Animals don't see her. She walked right up to a deer and it didn't even notice. It was only when she touched it that it jumped up and ran. She wonders what it felt.
She's a ghost now, Aradia knows that, but she can't walk through things, not like all the ghosts of the horror stories her mother told her. Though everything feels like it would give beneath her hand with a single push, she doesn't have the strength to move anything, and a single leaf is enough to block her way. Walking hurts, too. The twigs and leaves press into her bare feet like knives against her skin, but she refuses to stop. Something is wrong with her. Why hasn't she gone to heaven? Why doesn't she feel any emotion? These are all questions that need answering, and she won't be able to answer them in the forest.
Maybe she has unfinished business. Maybe she needs to say goodbye to her mother. But she didn't appear anywhere near her body lay, and this area the forest is unfamiliar to her. It might not even be the same forest.
She finds a creek, and discovers that she can walk on water. The water is cold to touch, but it feels smooth compared to the harsh ground of the forest, if a little wobbly to walk on. Most of the stones in the creek are smooth, but sometimes, a jagged stone pokes up beneath the running water, and when she steps on one, she winces. She leave ripples, she notices; faint ones, but ripples nonetheless. She doesn't know how she should feel about that. Good, maybe?
She has to fix this. That's the only thing that keeps her going; there is something wrong with her, and it needs to be fixed. She's remembers a time when she could feel happy, angry, sad – when she could feel at all, and she wants to go back to that time.
Eventually, the creek brings her out of the forest and into a meadow. Off in the distance, she sees a stone building with tall towers, the likes of which she's never seen before. She thinks it's called a "castle".

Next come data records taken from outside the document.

--- src/rtl/tmr_src_gate.sv ---
module tmr_src_gate
    import tmr_pkg::*;
(
    input  logic [SEL_W-1:0] sel,
    input  logic             fast_en,
    input  logic             tick_hi,
    input  logic             tick_ext,
    input  logic             tick_slow,
    input  logic             tick_fast,
    input  logic [N_LP-1:0]  lp_req,
    input  logic [N_LP-1:0]  lp_ok,
    input  logic             run,
    input  logic             busy,
    output logic             tick_ok
);
    logic src_tick;
    logic frozen;

    always_comb begin
        case (src_e'(sel))
            SRC_BUS:    src_tick = 1'b1;
            SRC_BUS_HI: src_tick = tick_hi;
            SRC_EXT:    src_tick = tick_ext;
            SRC_SLOW:   src_tick = tick_slow;
            SRC_FAST:   src_tick = tick_fast & fast_en;
            default:    src_tick = 1'b0;
        endcase
    end

    assign frozen  = |(lp_req & ~lp_ok);
    assign tick_ok = src_tick & run & ~busy & ~frozen;

endmodule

"A castle," Aradia says out loud. She can't hear her own voice.
"Castle," she says again, louder. Still nothing. She yells, just to see if she can make any sound at all, and it comes out as a whisper. At least she can make a sound, she thinks.
There isn't any reason for her to go there. If animals can't see her, then how could people see her? But if she can talk, then other people can hear her. Maybe she can find help.
Aradia leaves the creek behind and walks out onto the meadow.